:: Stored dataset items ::
+===+
### config.mk
export PLATFORM = sky130hd
export DESIGN_NAME = craps_referee
export DESIGN_NICKNAME = d
export VERILOG_FILES = /design/src/rtl/craps_pkg.sv /design/src/rtl/craps_referee_btn_edge.sv /design/src/rtl/craps_referee.sv
export SDC_FILE = /design/constraint.sdc
export NUM_CORES = 1
export LEC_CHECK = 0
export BUFFER_PORTS_ARGS = -buffer_cell sky130_fd_sc_hd__buf_4
export CAP_MARGIN = 10
export CORE_MARGIN = 2
export CORE_UTILIZATION = 35
export CTS_CLUSTER_SIZE = 8
export DETAILED_ROUTE_END_ITERATION = 10
export GPL_TIMING_DRIVEN = 0
export PLACE_DENSITY = 0.54
export SETUP_SLACK_MARGIN = 0.1
export SYNTH_ARGS = -nofsm -noshare
export SYNTH_HDL_FRONTEND = slang
export SYNTH_SLANG_ARGS = --single-unit
export TNS_END_PERCENT = 100
### constraint.sdc
create_clock -name clk -period 6.8 [get_ports clk]
set_input_delay 1.36 -clock clk [delete_from_list [all_inputs] [get_ports clk]]
set_output_delay 1.36 -clock clk [all_outputs]
set_load 0.03 [all_outputs]
### src/rtl/craps_pkg.sv
// Shared encodings and constants for the craps referee.
package craps_pkg;

  typedef enum logic [1:0] {
    S_READY = 2'd0,
    S_POINT = 2'd1,
    S_WIN   = 2'd2,
    S_LOSE  = 2'd3
  } state_e;

  localparam logic [3:0] SUM_SEVEN   = 4'd7;
  localparam logic [3:0] SUM_ELEVEN  = 4'd11;
  localparam logic [3:0] SUM_CRAPS2  = 4'd2;
  localparam logic [3:0] SUM_CRAPS3  = 4'd3;
  localparam logic [3:0] SUM_CRAPS12 = 4'd12;
  localparam logic [2:0] DIE_MIN     = 3'd1;
  localparam logic [2:0] DIE_MAX     = 3'd6;

  function automatic logic die_ok(input logic [2:0] d);
    return (d >= DIE_MIN) && (d <= DIE_MAX);
  endfunction

endpackage

### src/rtl/craps_referee_btn_edge.sv
// Registered rising-edge detector for a synchronous button level.
module btn_edge (
  input  logic clk,
  input  logic rst,
  input  logic btn,
  output logic rise
);

  logic btn_q;
  logic btn_d;

  always_comb begin
    btn_d = btn;
  end

  always_ff @(posedge clk or negedge rst) begin
    if (!rst) btn_q <= 1'b0;
    else      btn_q <= btn_d;
  end

  assign rise = btn & ~btn_q;

endmodule

### src/rtl/craps_referee.sv
// Craps referee: samples dice on roll requests, tracks come-out/point phase and tallies.
//  state   | meaning
//  S_READY | come-out roll pending, no point
//  S_POINT | point established, rolling for point or seven
//  S_WIN   | game won, waiting for new_game
//  S_LOSE  | game lost, waiting for new_game
module craps_referee
  import craps_pkg::*;
#(
  parameter int ROLL_CNT_W = 4,
  parameter int STAT_W     = 8
) (
  input  logic                  clk,
  input  logic                  rst,
  input  logic                  roll,
  input  logic                  new_game,
  input  logic [2:0]            dice1_in,
  input  logic [2:0]            dice2_in,
  output logic [3:0]            sum,
  output logic [3:0]            point,
  output logic [1:0]            state,
  output logic                  roll_done,
  output logic                  dice_err,
  output logic                  win,
  output logic                  lose,
  output logic [ROLL_CNT_W-1:0] roll_cnt,
  output logic [STAT_W-1:0]     win_cnt,
  output logic [STAT_W-1:0]     loss_cnt
);

  logic roll_rise;
  logic ng_rise;

  btn_edge u_roll_edge (
    .clk  (clk),
    .rst  (rst),
    .btn  (roll),
    .rise (roll_rise)
  );

  btn_edge u_ng_edge (
    .clk  (clk),
    .rst  (rst),
    .btn  (new_game),
    .rise (ng_rise)
  );

  state_e                state_q, state_d;
  logic [3:0]            sum_q, sum_d;
  logic [3:0]            point_q, point_d;
  logic                  roll_done_q, roll_done_d;
  logic                  dice_err_q, dice_err_d;
  logic [ROLL_CNT_W-1:0] roll_cnt_q, roll_cnt_d;
  logic [STAT_W-1:0]     win_cnt_q, win_cnt_d;
  logic [STAT_W-1:0]     loss_cnt_q, loss_cnt_d;

  logic [3:0] roll_sum;
  logic       dice_legal;
  logic       in_play;

  assign roll_sum   = {1'b0, dice1_in} + {1'b0, dice2_in};
  assign dice_legal = die_ok(dice1_in) && die_ok(dice2_in);
  assign in_play    = (state_q == S_READY) || (state_q == S_POINT);

  always_comb begin
    state_d     = state_q;
    sum_d       = sum_q;
    point_d     = point_q;
    roll_done_d = 1'b0;
    dice_err_d  = 1'b0;
    roll_cnt_d  = roll_cnt_q;
    win_cnt_d   = win_cnt_q;
    loss_cnt_d  = loss_cnt_q;

    // new_game takes priority; a simultaneous roll is dropped entirely
    if (ng_rise) begin
      state_d    = S_READY;
      point_d    = 4'd0;
      sum_d      = 4'd0;
      roll_cnt_d = '0;
    end else if (roll_rise && in_play) begin
      if (!dice_legal) begin
        dice_err_d = 1'b1;
      end else begin
        sum_d       = roll_sum;
        roll_done_d = 1'b1;
        if (roll_cnt_q != '1) roll_cnt_d = roll_cnt_q + ROLL_CNT_W'(1);

        if (state_q == S_READY) begin
          if (roll_sum == SUM_SEVEN || roll_sum == SUM_ELEVEN) begin
            state_d = S_WIN;
          end else if (roll_sum == SUM_CRAPS2 || roll_sum == SUM_CRAPS3 ||
                       roll_sum == SUM_CRAPS12) begin
            state_d = S_LOSE;
          end else begin
            point_d = roll_sum;
            state_d = S_POINT;
          end
        end else begin
          if (roll_sum == point_q)        state_d = S_WIN;
          else if (roll_sum == SUM_SEVEN) state_d = S_LOSE;
        end

        // tallies bump only on the transition out of play, so once per game
        if (state_d == S_WIN && win_cnt_q != '1)
          win_cnt_d = win_cnt_q + STAT_W'(1);
        if (state_d == S_LOSE && loss_cnt_q != '1)
          loss_cnt_d = loss_cnt_q + STAT_W'(1);
      end
    end
  end

  always_ff @(posedge clk or negedge rst) begin
    if (!rst) begin
      state_q     <= S_READY;
      sum_q       <= 4'd0;
      point_q     <= 4'd0;
      roll_done_q <= 1'b0;
      dice_err_q  <= 1'b0;
      roll_cnt_q  <= '0;
      win_cnt_q   <= '0;
      loss_cnt_q  <= '0;
    end else begin
      state_q     <= state_d;
      sum_q       <= sum_d;
      point_q     <= point_d;
      roll_done_q <= roll_done_d;
      dice_err_q  <= dice_err_d;
      roll_cnt_q  <= roll_cnt_d;
      win_cnt_q   <= win_cnt_d;
      loss_cnt_q  <= loss_cnt_d;
    end
  end

  assign sum       = sum_q;
  assign point     = point_q;
  assign state     = state_q;
  assign roll_done = roll_done_q;
  assign dice_err  = dice_err_q;
  assign win       = (state_q == S_WIN);
  assign lose      = (state_q == S_LOSE);
  assign roll_cnt  = roll_cnt_q;
  assign win_cnt   = win_cnt_q;
  assign loss_cnt  = loss_cnt_q;

endmodule
==> results of run 1 <==
power by group through the flow:
stage | sequential, W | combinational (W) | clock [W]
floorplan | 0.000341 | 0.000131 | 0
global placement | 0.000280 | 0.000288 | 0
detailed placement | 0.000283 | 0.000291 | 0
CTS | 0.000279 | 0.000293 | 0.000144
global route | 0.000286 | 0.000312 | 0.000152
finish | 0.000280 | 0.000289 | 0.000137
registers in the layout (all words and copies together), names as in the netlist:
name and flops:
dice_err 1, loss_cnt 8, point 4, roll_cnt 4
roll_done 1, state 2, sum 4, u_ng_edge.btn_q 1
u_roll_edge.btn_q 1, win_cnt 8
final cells by class:
cell class	count	share of cell area (%)
Timing Repair Buffer	43	13.85
Multi-Input combinational cell	127	40.96
Sequential cell	34	36.50
Clock buffer	7	3.274
Buffer	6	1.503
Tap cell	70	3.757
Inverter	1	0.1610
layout by cell type, fill, tap and decap left out, types with 2 or more instances in the layout:
cell type  synthesis  routed
nand2_1           12      12
xor2_1             7       7
ha_1               6       6
or3_1              3       3
a31oi_1            3       3
nand2b_1           2       2
mux2i_1            3       3
a22o_1             5       5
a211oi_1           2       2
nor2b_1            4       4
nand3_1            6       6
o21ai_0            3       3
a21oi_1            5       5
nor2_1            15      15
nand4_1            7       7
dfrtp_1           34      34
and2_1             4       4
clkbuf_8           0       5
clkbuf_1           3       5
and3_1             3       3
mux2_2             2       2
xnor2_1           14      14
buf_4              1      44
layer usage:
metal	track usage, %	wire length (µm)	vias to the layer above	part of all wire (%)
met4	4.364	46	0	1.1
li1	-	-	706	-
met2	23.98	1925	36	48
met1	18.17	1810	698	45
met5	0	0	-	0
met3	4.384	226	6	5.6
worst max path at each step:
stage                            from                       to  slack, ns
after floorplan           dice1_in[0]  loss_cnt[1]$_DFFE_PN0P_       2.89
after global placement    dice1_in[0]  loss_cnt[1]$_DFFE_PN0P_       2.56
after detailed placement  dice1_in[0]  loss_cnt[1]$_DFFE_PN0P_       2.55
after CTS                 dice1_in[0]  loss_cnt[1]$_DFFE_PN0P_       2.84
after global routing      dice1_in[0]  loss_cnt[1]$_DFFE_PN0P_       2.68
final                     dice1_in[0]  loss_cnt[1]$_DFFE_PN0P_       2.83
kinds of logic after synthesis:
family                   count (synthesis)  share of synthesized area (%)
buffers and inverters                    7                          2.103
AND/OR/NAND/NOR                         63                          19.20
AO/OA/AOI/OAI                           29                          12.82
adder cells (fa/ha/maj)                  8                          5.699
multiplexers                             5                          2.849
flip-flops                              34                          46.13
XOR/XNOR                                22                          11.19
cell usage after synthesis, drive strengths merged:
| master | count | area (µm²) |
|---|---|---|
| clkbuf | 3 | 11.26 |
| and3 | 3 | 18.77 |
| o32ai | 1 | 8.760 |
| nor2 | 15 | 56.30 |
| nand2b | 2 | 12.51 |
| nand4 | 7 | 43.79 |
| nor4 | 1 | 21.27 |
| nand2 | 12 | 45.04 |
| nor3b | 1 | 18.77 |
| inv | 1 | 3.750 |
| or3b | 1 | 8.760 |
| nand3b | 1 | 7.510 |
| nand3 | 6 | 30.03 |
| a21oi | 5 | 25.02 |
| a31oi | 3 | 18.77 |
| o32a | 1 | 10.01 |
| a311oi | 1 | 26.28 |
| xnor3 | 1 | 22.52 |
| o21ai | 4 | 20.01 |
| buf | 3 | 23.77 |
| mux2i | 3 | 30.03 |
| dfrtp | 34 | 850.8 |
| a22o | 5 | 43.79 |
| a2bb2oi | 1 | 15.01 |
| o211ai | 1 | 7.510 |
| mux2 | 2 | 22.52 |
| o41ai | 1 | 8.760 |
| xnor2 | 14 | 122.6 |
| nor2b | 4 | 25.02 |
| a211oi | 3 | 27.52 |
| fa | 1 | 20.02 |
| o21bai | 1 | 7.510 |
| or3 | 3 | 18.77 |
| and2 | 4 | 25.02 |
| ha | 6 | 75.07 |
| maj3 | 1 | 10.01 |
| a211o | 1 | 8.760 |
| or4 | 1 | 7.510 |
| nor3 | 2 | 15.01 |
| o221ai | 1 | 8.760 |
| xor2 | 7 | 61.31 |
worst max-delay path, delay by kind of cell:
| kind | cells | cell delay [ns] |
|---|---|---|
| buffers and inverters | 1 | 0.12 |
| adder cells (fa/ha/maj) | 2 | 0.83 |
| XOR/XNOR | 1 | 0.22 |
| AO/OA/AOI/OAI | 2 | 0.30 |
| AND/OR/NAND/NOR | 2 | 0.92 |
| multiplexers | 1 | 0.39 |
metrics by stage:
step                      cells  utilization (%)  worst slack [ns]  hold WS [ns]
after floorplan             168                -             2.889        0.5577
after global placement      281            44.15             2.556        0.4831
after detailed placement    281            44.15             2.554        0.4904
after CTS                   288            45.64             2.840        0.5019
after global routing        288            45.64             2.678        0.5156
final                       288            45.64             2.832        0.4928
==> results_dict.tcl, run 1 <==
set metrics [dict create \
    status "finished, final reports clean" \
    finClkSkew_ns 0.01344 \
    r2r-end "loss_cnt[1]$_DFFE_PN0P_" \
    syn-num-nets 185 \
    powerDensity_mw_per_mm2 302.8 \
    dpl.hpwl_mm 2.955 \
    setup_viol 0 \
    min_from "loss_cnt[5]$_DFFE_PN0P_" \
    die-height_um 76.59 \
    wl_per_cell_um 13.91 \
    worstRegToRegCells 7 \
    multiInputGateArea_um2 954.7 \
    holdPathEnd "loss_cnt[5]$_DFFE_PN0P_" \
    drive_above_1_share_pct 27.06 \
    report.final.slew_viol_count 0 \
    grt_max_degree 35 \
    synthToLayoutAreaGrowth_pct 26.39 \
    place.gp.congestion 0.8387 \
    fillers 498 \
    cts_sinks 34 \
    postRouteAntennaNets 0 \
    die_w_um 76.59 \
    timing.slew.headroom_pct 64.91 \
    crit_type "in -> reg" \
    min_period_over_period_pct 58.35 \
    critical_path.slowest_cell "fa_1" \
    worst_pin_slew_ns 0.5235 \
    syn_avg_cell_area_um2 10.98 \
    cts_tree "yes" \
    combPwrFrac_pct 41.0 \
    ir_worst_vdd_v 0.0001660 \
    power_switching_share_pct 39.79 \
    cts_htree_levels 2 \
    p_seq_share_pct 39.6 \
    cp-start-kind "input port" \
    overflow 0 \
    power_w 0.0007058 \
    num_antenna_cells 0 \
    setup_tns_ns 0 \
    insertion_delay_ns 0.28 \
    via_per_inst 5.021 \
    p_leak_nw 1.068 \
    grt_pass1_wl_mm 6.831 \
    reg2reg_from "state[1]$_DFFE_PN0P_" \
    required_ns 6.96 \
    power_frac_clock_pct 19.4 \
    grtUsageTotal_pct 14.47 \
    core-area_mm2 0.005107 \
    clk_pin_slew_ns 0.06 \
    synthDistinctLibCells 46 \
    antenna_found_initial 0 \
    hold_path_depth 1 \
    clockRootBuffer "clkbuf_8" \
    ys_ff_latch 34 \
    max_clock_freq_mhz 252.0 \
    netlist_instances 168 \
    dr.pass1.iters 4 \
    io_pins 44 \
    grt_setup_unrepaired "no" \
    final_hold_viol_count 0 \
    switching_power_w 0.0002808 \
    cts_setup_buffers 0 \
    grt_pass1_vias 1481 \
    vias 1446 \
    finalCriticalPeriod_ns 3.968 \
    ff_latch_area_um2 850.8 \
    die-area_mm2 0.005866 \
    post_cts_resized 0 \
    syn_area_mm2 0.001844 \
    io_buffers 43 \
    fp-row-count 26 \
    cp_max_fo 8 \
    worstSetupEndpointType "register" \
    drt-total-wl_mm 4.007 \
    fin_nets 235 \
    cap_violations 0 \
    arrival_ns 4.13 \
    fin_area_mm2 0.002331 \
    cts-buffers-inserted 5 \
    internal-power_w 0.0004250 \
    hold_buffers 0 \
    rrSetupSlack_ns 4.13 \
    dpl_cell_area_mm2 0.002255 \
    seq_area_frac_synth_pct 46.13 \
    worstPathCellList "buf_4 > ha_1 > fa_1 > xor2_1 > or3b_1 > o21ai_1 > a2bb2oi_2 > nor4_4 > mux2_2" \
    start_util_pct 36.11 \
    hold_class "reg -> reg" \
    first_iter_violations 119 \
    max_stage_delay_ns 0.59 \
    drc_errors 0 \
    yosysWarnings 0 \
    clock_path_buffers 2 \
]
Note: power is estimated with default switching activity, not from simulation.
==> run 2, diff against run 1 <==
Settings changed: ABC_AREA from default to 1, PLACE_DENSITY 0.54 to 0.53.
Clock period 6.8 ns to 3.7 ns, I/O delays scaled along.
==> results_dict.tcl, run 2 <==
set metrics [dict create \
    status "finished, final reports clean" \
    drc_errors 0 \
    overflow 0 \
    netlist_instances 282 \
    clockRootBuffer "clkbuf_8" \
    first_iter_violations 110 \
    synth_top_area_share_pct 38.48 \
    cts_tree "yes" \
    hold_buffers 0 \
    setup_viol 0 \
    dr.pass1.iters 4 \
    power_switching_share_pct 37.69 \
    post_cts_resized 0 \
    yosysMostFrequentCell "nand2_1" \
    fillers 640 \
    antenna_found_initial 0 \
    start_util_pct 36.69 \
    timing.slew.headroom_pct 45.89 \
    clk_pin_slew_ns 0.08 \
    netlist_top_cells_count "nand2_1, dfrtp_1, inv_1" \
    max_stage_delay_ns 0.61 \
    via_per_inst 4.595 \
    final_cell_mix "nand2_1, buf_4, dfrtp_1, inv_1, nand3_1" \
    critical_path.slowest_cell "fa_1" \
    fp-row-count 28 \
    synthDistinctLibCells 31 \
    num_antenna_cells 0 \
    seq_area_frac_synth_pct 38.48 \
    cts_sinks 34 \
    dpl.hpwl_mm 3.642 \
    syn_avg_cell_area_um2 7.840 \
    grt_max_degree 35 \
    cts_setup_buffers 0 \
    ys_async_sr_fraction_pct 100.0 \
    hold_class "in -> async" \
    combPwrFrac_pct 35.6 \
    final_common_cell "nand2_1" \
    syn-num-nets 299 \
    setup_tns_ns 0 \
    required_ns 3.93 \
    yosysTopAreaCell "dfrtp_1" \
    io_buffers 43 \
    drive_above_1_share_pct 24.10 \
    finClkSkew_ns 0.007061 \
    powerDensity_mw_per_mm2 463.4 \
    cts_htree_levels 2 \
    p_leak_nw 1.464 \
    cp_max_fo 9 \
    critical_path_buf_inv_count 3 \
    finalCriticalPeriod_ns 2.580 \
    grt_pass1_vias 1734 \
    synth.area.top_cells "dfrtp_1, nand2_1, inv_1" \
    die_w_um 83.48 \
    worstPathCellList "buf_4 > ha_1 > fa_1 > inv_1 > nand2_1 > nand2_1 > inv_1 > nand2_1 > nor2_2 > nand2_2 > nand2_2 > nand3_4 > nor2_8 > nand2_1 > nand2_1" \
    cpLargestDelayFamily "simple AND/OR/NAND/NOR gates" \
    grt_setup_unrepaired "no" \
    vias 1870 \
    p_seq_share_pct 36.0 \
    io_pins 44 \
    max_clock_freq_mhz 387.6 \
    synth-edff-count 0 \
    grtUsageTotal_pct 14.81 \
    cap_violations 0 \
    switching_power_w 0.0004785 \
    arrival_ns 2.81 \
    die-height_um 83.48 \
    fin_ws_ns 1.120 \
    die-area_mm2 0.006969 \
    crit_type "in -> reg" \
    clock_path_buffers 2 \
    worstSetupEndpointType "register" \
    insertion_delay_ns 0.29 \
    pre_cts_slack_ns 0.7909 \
    yosysWarnings 0 \
    wl_per_cell_um 12.02 \
    synthToLayoutAreaGrowth_pct 23.94 \
    crit_path_frequent_cell "nand2_1" \
    power_w 0.001270 \
    drt-total-wl_mm 4.892 \
    report.final.slew_viol_count 0 \
    final_hold_viol_count 0 \
    cts-buffers-inserted 5 \
    min_period_over_period_pct 69.72 \
    worst_pin_slew_ns 0.8031 \
    syn_area_mm2 0.002211 \
    cp-start-kind "input port" \
    postRouteAntennaNets 0 \
    place.gp.congestion 0.7738 \
    power_frac_clock_pct 28.4 \
    core-area_mm2 0.006026 \
    fin_nets 349 \
    grt_pass1_wl_mm 8.369 \
    ir_worst_vdd_v 0.0002048 \
    internal-power_w 0.0007911 \
    synth-main-ff-cell "dfrtp_1" \
    ys_ff_latch 34 \
]
==> run 2: layout make-up <==
| class | instances | area [µm²] | area share, % |
|---|---|---|---|
| Multi-Input combinational cell | 211 | 1205 | 43.97 |
| Buffer | 1 | 20.02 | 0.7306 |
| Sequential cell | 34 | 850.8 | 31.05 |
| Tap cell | 75 | 93.84 | 3.425 |
| Timing Repair Buffer | 43 | 322.8 | 11.78 |
| Clock buffer | 6 | 82.58 | 3.014 |
| Clock inverter | 1 | 30.03 | 1.096 |
| Inverter | 36 | 135.1 | 4.932 |
==> run 2: routing by layer <==
| metal | track usage (%) | vias to the layer above | part of all wire [%] |
|---|---|---|---|
| li1 | - | 990 | - |
| met1 | 21.26 | 839 | 50 |
| met2 | 22.36 | 37 | 45 |
| met3 | 3.462 | 4 | 4.8 |
| met4 | 4.106 | 0 | 0.84 |
| met5 | 0 | - | 0 |
==> run 2: worst register-to-register path: stages, from the launching register on <==
cell,delay [ns]
dfrtp_1,0.46
nor2_1,0.12
nand2_1,0.12
nor2_2,0.14
nand3_2,0.24
nor2_4,0.19
nand3_4,0.17
nor2_8,0.19
nand2_1,0.07
nand2_1,0.07
==> run 2: metrics by stage <==
step	area, µm²	util (%)	hold slack [ns]	instances
6_report	2740	45.47	0.3903	407
2_1_floorplan	2211	-	0.4444	282
3_3_place_gp	2628	43.60	0.5199	400
5_1_grt	2740	45.47	0.4269	407
3_5_place_dp	2628	43.60	0.5280	400
4_1_cts	2740	45.47	0.4162	407
==> run 2: path summary, 6_finish.rpt <==
path                                 startpoint                       to  slack, ns  depth (start not counted)
max in group asynchronous                   rst     point[0]$_DFFE_PN0P_       2.98                          1
min                                         rst  loss_cnt[3]$_DFFE_PN0P_       0.39                          1
min reg2reg                  sum[2]$_DFFE_PN0P_       sum[2]$_DFFE_PN0P_       0.54                          2
max                                 dice1_in[0]   win_cnt[7]$_DFFE_PN0P_       1.12                         15
min in group clk             sum[2]$_DFFE_PN0P_       sum[2]$_DFFE_PN0P_       0.54                          2
max reg2reg                state[1]$_DFFE_PN0P_   win_cnt[7]$_DFFE_PN0P_       1.88                          9
==> run 2: power by group through the flow <==
| stage | Combinational, W | Sequential [W] | Clock (W) |
|---|---|---|---|
| after floorplan | 0.000248 | 0.000537 | 0 |
| after global placement | 0.000457 | 0.000465 | 0 |
| after detailed placement | 0.000460 | 0.000465 | 0 |
| after CTS | 0.000460 | 0.000458 | 0.000369 |
| after global routing | 0.000505 | 0.000465 | 0.000387 |
| final | 0.000452 | 0.000457 | 0.000360 |
==> run 2: cell families (layout without fill, tap and decap cells) <==
| family | after synthesis | count (layout) | share of synthesized area [%] |
|---|---|---|---|
| xor gates and xnor gates | 13 | 13 | 5.150 |
| and+or+nand+nor | 163 | 163 | 36.62 |
| DFF | 34 | 34 | 38.48 |
| AOI/OAI and AO/OA | 28 | 28 | 8.432 |
| adders and majority gates | 7 | 7 | 4.301 |
| buffers and inverters | 37 | 87 | 7.018 |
+===+
:: Instructions for the task ::
When the line with "82.58 | 3.014 |" is reached in the data above, start copying there, and copy each line exactly until the line with "(start not counted)" has been copied; copy nothing else.

:: Reply ::
| Clock buffer | 6 | 82.58 | 3.014 |
| Clock inverter | 1 | 30.03 | 1.096 |
| Inverter | 36 | 135.1 | 4.932 |
==> run 2: routing by layer <==
| metal | track usage (%) | vias to the layer above | part of all wire [%] |
|---|---|---|---|
| li1 | - | 990 | - |
| met1 | 21.26 | 839 | 50 |
| met2 | 22.36 | 37 | 45 |
| met3 | 3.462 | 4 | 4.8 |
| met4 | 4.106 | 0 | 0.84 |
| met5 | 0 | - | 0 |
==> run 2: worst register-to-register path: stages, from the launching register on <==
cell,delay [ns]
dfrtp_1,0.46
nor2_1,0.12
nand2_1,0.12
nor2_2,0.14
nand3_2,0.24
nor2_4,0.19
nand3_4,0.17
nor2_8,0.19
nand2_1,0.07
nand2_1,0.07
==> run 2: metrics by stage <==
step	area, µm²	util (%)	hold slack [ns]	instances
6_report	2740	45.47	0.3903	407
2_1_floorplan	2211	-	0.4444	282
3_3_place_gp	2628	43.60	0.5199	400
5_1_grt	2740	45.47	0.4269	407
3_5_place_dp	2628	43.60	0.5280	400
4_1_cts	2740	45.47	0.4162	407
==> run 2: path summary, 6_finish.rpt <==
path                                 startpoint                       to  slack, ns  depth (start not counted)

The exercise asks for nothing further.